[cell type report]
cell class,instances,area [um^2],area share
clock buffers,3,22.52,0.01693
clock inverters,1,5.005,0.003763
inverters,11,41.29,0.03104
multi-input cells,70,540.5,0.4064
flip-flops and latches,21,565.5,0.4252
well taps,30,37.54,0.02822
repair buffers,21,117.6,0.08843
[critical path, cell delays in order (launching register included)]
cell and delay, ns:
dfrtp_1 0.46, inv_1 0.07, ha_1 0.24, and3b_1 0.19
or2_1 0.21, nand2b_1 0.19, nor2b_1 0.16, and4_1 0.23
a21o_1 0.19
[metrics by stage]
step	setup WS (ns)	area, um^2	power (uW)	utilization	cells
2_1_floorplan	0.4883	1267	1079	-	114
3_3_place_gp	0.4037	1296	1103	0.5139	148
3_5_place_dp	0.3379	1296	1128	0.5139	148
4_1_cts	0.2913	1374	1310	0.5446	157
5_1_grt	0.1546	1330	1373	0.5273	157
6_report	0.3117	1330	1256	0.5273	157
### src/hw/sync_fifo.sv
`timescale 1ns/1ps
module sync_fifo #(
    parameter int  DEPTH = 16,
    parameter type T     = logic [7:0]
) (
    input  logic memclk,
    input  logic memresetn,
    input  logic wr_i,
    input  T     din_i,
    output logic full_o,
    output logic overflow_o,
    input  logic rd_i,
    output T     dout_o,
    output logic valid_o,
    output logic underflow_o
);
    localparam int PTR_W = (DEPTH > 1) ? $clog2(DEPTH) : 1;
    localparam int CNT_W = $clog2(DEPTH + 1);

    // register array storage
    T mem [DEPTH];

    logic [PTR_W-1:0] wr_ptr;
    logic [PTR_W-1:0] rd_ptr;
    logic [CNT_W-1:0] count;
    logic             do_wr;
    logic             do_rd;

    // writes when full are dropped, reads when empty are ignored
    assign do_wr = wr_i && !full_o;
    assign do_rd = rd_i && valid_o;

    assign full_o      = (count == CNT_W'(DEPTH));
    assign valid_o     = (count != '0);
    assign overflow_o  = wr_i && full_o;
    assign underflow_o = rd_i && !valid_o;

    // show-ahead output presents the head entry
    assign dout_o = mem[rd_ptr];

    always_ff @(posedge memclk) begin
        if (do_wr) begin
            mem[wr_ptr] <= din_i;
        end
    end

    always_ff @(posedge memclk) begin
        if (!memresetn) begin
            wr_ptr <= '0;
            rd_ptr <= '0;
            count  <= '0;
        end else begin
            if (do_wr) begin
                wr_ptr <= (wr_ptr == PTR_W'(DEPTH - 1)) ? '0 : wr_ptr + 1'b1;
            end
            if (do_rd) begin
                rd_ptr <= (rd_ptr == PTR_W'(DEPTH - 1)) ? '0 : rd_ptr + 1'b1;
            end
            // simultaneous push and pop leaves the count alone
            case ({do_wr, do_rd})
                2'b10:   count <= count + 1'b1;
                2'b01:   count <= count - 1'b1;
                default: count <= count;
            endcase
        end
    end

endmodule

*-*-*

- [Problem to work on]:
Type the data out again, exactly.

- [Completed exercise]:
[cell type report]
cell class,instances,area [um^2],area share
clock buffers,3,22.52,0.01693
clock inverters,1,5.005,0.003763
inverters,11,41.29,0.03104
multi-input cells,70,540.5,0.4064
flip-flops and latches,21,565.5,0.4252
well taps,30,37.54,0.02822
repair buffers,21,117.6,0.08843
[critical path, cell delays in order (launching register included)]
cell and delay, ns:
dfrtp_1 0.46, inv_1 0.07, ha_1 0.24, and3b_1 0.19
or2_1 0.21, nand2b_1 0.19, nor2b_1 0.16, and4_1 0.23
a21o_1 0.19
[metrics by stage]
step	setup WS (ns)	area, um^2	power (uW)	utilization	cells
2_1_floorplan	0.4883	1267	1079	-	114
3_3_place_gp	0.4037	1296	1103	0.5139	148
3_5_place_dp	0.3379	1296	1128	0.5139	148
4_1_cts	0.2913	1374	1310	0.5446	157
5_1_grt	0.1546	1330	1373	0.5273	157
6_report	0.3117	1330	1256	0.5273	157
### src/hw/sync_fifo.sv
`timescale 1ns/1ps
module sync_fifo #(
    parameter int  DEPTH = 16,
    parameter type T     = logic [7:0]
) (
    input  logic memclk,
    input  logic memresetn,
    input  logic wr_i,
    input  T     din_i,
    output logic full_o,
    output logic overflow_o,
    input  logic rd_i,
    output T     dout_o,
    output logic valid_o,
    output logic underflow_o
);
    localparam int PTR_W = (DEPTH > 1) ? $clog2(DEPTH) : 1;
    localparam int CNT_W = $clog2(DEPTH + 1);

    // register array storage
    T mem [DEPTH];

    logic [PTR_W-1:0] wr_ptr;
    logic [PTR_W-1:0] rd_ptr;
    logic [CNT_W-1:0] count;
    logic             do_wr;
    logic             do_rd;

    // writes when full are dropped, reads when empty are ignored
    assign do_wr = wr_i && !full_o;
    assign do_rd = rd_i && valid_o;

    assign full_o      = (count == CNT_W'(DEPTH));
    assign valid_o     = (count != '0);
    assign overflow_o  = wr_i && full_o;
    assign underflow_o = rd_i && !valid_o;

    // show-ahead output presents the head entry
    assign dout_o = mem[rd_ptr];

    always_ff @(posedge memclk) begin
        if (do_wr) begin
            mem[wr_ptr] <= din_i;
        end
    end

    always_ff @(posedge memclk) begin
        if (!memresetn) begin
            wr_ptr <= '0;
            rd_ptr <= '0;
            count  <= '0;
        end else begin
            if (do_wr) begin
                wr_ptr <= (wr_ptr == PTR_W'(DEPTH - 1)) ? '0 : wr_ptr + 1'b1;
            end
            if (do_rd) begin
                rd_ptr <= (rd_ptr == PTR_W'(DEPTH - 1)) ? '0 : rd_ptr + 1'b1;
            end
            // simultaneous push and pop leaves the count alone
            case ({do_wr, do_rd})
                2'b10:   count <= count + 1'b1;
                2'b01:   count <= count - 1'b1;
                default: count <= count;
            endcase
        end
    end

endmodule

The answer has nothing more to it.